The four-year incidence of CPSP was 4.7% in this study, which is lower than the 17–32% reported in the studies on colorectal surgery [7, 8, 12]. These differences could be explained by the study designs, the time of data collection and the definition of CPSP [5, 7, 8].
We found that age under 55 years, pre-existing chronic pain, a history of previous abdominal surgery, the use of NSAID in the immediate postoperative phase, the use of opioids on discharge, a length of stay over three days and a higher intensity of postoperative pain are independent risk factors for CPSP.
The risk of CPSP is increased in younger patients, as shown consistently before [6, 7, 13]. While female sex was not an independent risk factor in the multivariate analysis, there were significantly more female patients in the CPSP group. Evidence for female or male sex as a risk factor is inconsistent [13]. One possible explanation is mediation of the effect of sex through the effect of the intensity of acute postoperative pain, as shown by Mi et al [14], but in our study those two factors were independent. There was also no correlation between sex and postoperative analgesic drug administration.
Previous abdominal surgery was predicting of CPSP. While studies on patients after colorectal surgery specifically found no difference [7, 8], studies on other abdominal surgeries [6, 15–17] found an association of previous surgery with CPSP. Whether lower individual pain thresholds influenced the indication for previous surgeries and thus the number of surgeries a patient undergoes cannot be evaluated with this analysis.
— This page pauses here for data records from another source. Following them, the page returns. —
[src/common/cnn_pkg.sv]
`default_nettype none

package cnn_pkg;

    // word and kernel geometry
    localparam int data_width      = 16;   // float16, stored bit-exact
    localparam int kernel_size_max = 3;
    localparam int slice_words     = kernel_size_max * kernel_size_max;

    // bank organisation, one bank per output channel
    localparam int para_y     = 4;
    localparam int bank_depth = 16;
    localparam int row_width  = 4;
    localparam int bank_width = 2;

    // command fields
    localparam int fm_size_width = 10;
    localparam int pos_width     = $clog2(slice_words);         // flat position in a slice
    localparam int ks_width      = $clog2(kernel_size_max + 1); // kernel_size 1..3

    // credit flow control on both streams
    localparam int in_credits   = 4;    // loader buffer depth
    localparam int out_credits  = 4;
    localparam int in_ptr_width = $clog2(in_credits);
    localparam int in_cnt_width = $clog2(in_credits + 1);
    localparam int credit_width = $clog2(out_credits + 1);

    // read modes
    localparam logic mode_conv = 1'b0;
    localparam logic mode_fc   = 1'b1;

    // one kernel slice, seen either as a 3x3 grid or as nine values in a row
    // kernel[r][c] sits on the same bits as flat[3r+c]
    typedef union packed {
        logic [kernel_size_max-1:0][kernel_size_max-1:0][data_width-1:0] kernel;
        logic [slice_words-1:0][data_width-1:0]                          flat;
    } weight_slice_u;

endpackage

`default_nettype wire

[src/weight_ram/weight_loader.sv]
`timescale 1ns/10ps
`default_nettype none

module weight_loader (
    input  logic                             clk,
    input  logic                             arst_n,
    input  logic                             in_valid,
    input  logic [cnn_pkg::data_width-1:0]   in_data,
    output logic                             in_credit,
    input  logic                             load_start,
    input  logic [cnn_pkg::row_width-1:0]    wr_base_row,
    input  logic [cnn_pkg::bank_width-1:0]   wr_base_bank,
    output logic                             wr_en,
    output logic [cnn_pkg::bank_width-1:0]   wr_bank,
    output logic [cnn_pkg::row_width-1:0]    wr_row,
    output cnn_pkg::weight_slice_u           wr_slice
);

    import cnn_pkg::*;

    logic [data_width-1:0]   fifo_mem [in_credits];
    logic [in_ptr_width-1:0] wp_q;
    logic [in_ptr_width-1:0] rp_q;
    logic [in_cnt_width-1:0] fill_q;
    logic                    pop;
    logic [pos_width-1:0]    word_q;
    logic [pos_width-1:0]    word_idx;
    logic                    base_pend_q;  // take the base address after reset

    assign pop      = (fill_q != '0);   // drain one word per cycle
    assign word_idx = load_start ? '0 : word_q;  // restart puts this word first

    always_ff @(posedge clk) begin
        if (in_valid) begin
            fifo_mem[wp_q] <= in_data;
        end
        if (pop) begin
            wr_slice.flat[word_idx] <= fifo_mem[rp_q];
        end
    end

    // buffer pointers and credit return
    always_ff @(posedge clk or negedge arst_n) begin
        if (!arst_n) begin
            wp_q      <= '0;
            rp_q      <= '0;
            fill_q    <= '0;
            in_credit <= 1'b0;
        end else begin
            if (in_valid) wp_q <= wp_q + 1'b1;
            if (pop) rp_q <= rp_q + 1'b1;
            case ({in_valid, pop})
                2'b10:   fill_q <= fill_q + 1'b1;
                2'b01:   fill_q <= fill_q - 1'b1;
                default: fill_q <= fill_q;
            endcase
            in_credit <= pop;   // one credit back per word taken out
        end
    end

    // slice assembly and bank/row walk
    always_ff @(posedge clk or negedge arst_n) begin
        if (!arst_n) begin
            word_q      <= '0;
            wr_en       <= 1'b0;
            wr_bank     <= '0;
            wr_row      <= '0;
            base_pend_q <= 1'b1;
        end else begin
            base_pend_q <= 1'b0;
            wr_en       <= 1'b0;
            if (pop) begin
                if (word_idx == pos_width'(slice_words - 1)) begin
                    word_q <= '0;
                    wr_en  <= 1'b1;   // ninth word, write the slice next cycle
                end else begin
                    word_q <= word_idx + 1'b1;
                end
            end else if (load_start) begin
                word_q <= '0;
            end

            if (base_pend_q || load_start) begin
                wr_bank <= wr_base_bank;
                wr_row  <= wr_base_row;
            end else if (wr_en) begin
                // slices go round the banks, then down one row
                if (wr_bank == bank_width'(para_y - 1)) begin
                    wr_bank <= '0;
                    wr_row  <= wr_row + 1'b1;
                end else begin
                    wr_bank <= wr_bank + 1'b1;
                end
            end
        end
    end

    // host sends only against credits it holds
    a_no_overrun: assert property (@(posedge clk) disable iff (!arst_n)
        in_valid |-> (fill_q != in_cnt_width'(in_credits)))
        else $error("weight_loader: word arrived with buffer full");

endmodule

`default_nettype wire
But having had previous surgery was not associated with the level of acute postoperative pain, which suggests that it might be unrelated to the individual pain threshold.
Our study identifies pre-existing chronic pain, both at the site of surgery and elsewhere, as a risk factor for CPSP – this corroborates previous research [15, 18]. Nerve damage during surgery and acute postoperative pain resulting in central sensitization and neuropathic pain syndromes is one of the suspected mechanism of CPSP [6, 17, 19]. A possible explanation for pre-existing chronic pain in addition to previous abdominal surgery as risk factors for CPSP is that the changes in the central nervous system caused by sensitization preceding surgery. This could influence the development of CPSP after the new injury, as could patient-specific decreased pain inhibition mechanisms or preoperative use of analgesics [19, 20].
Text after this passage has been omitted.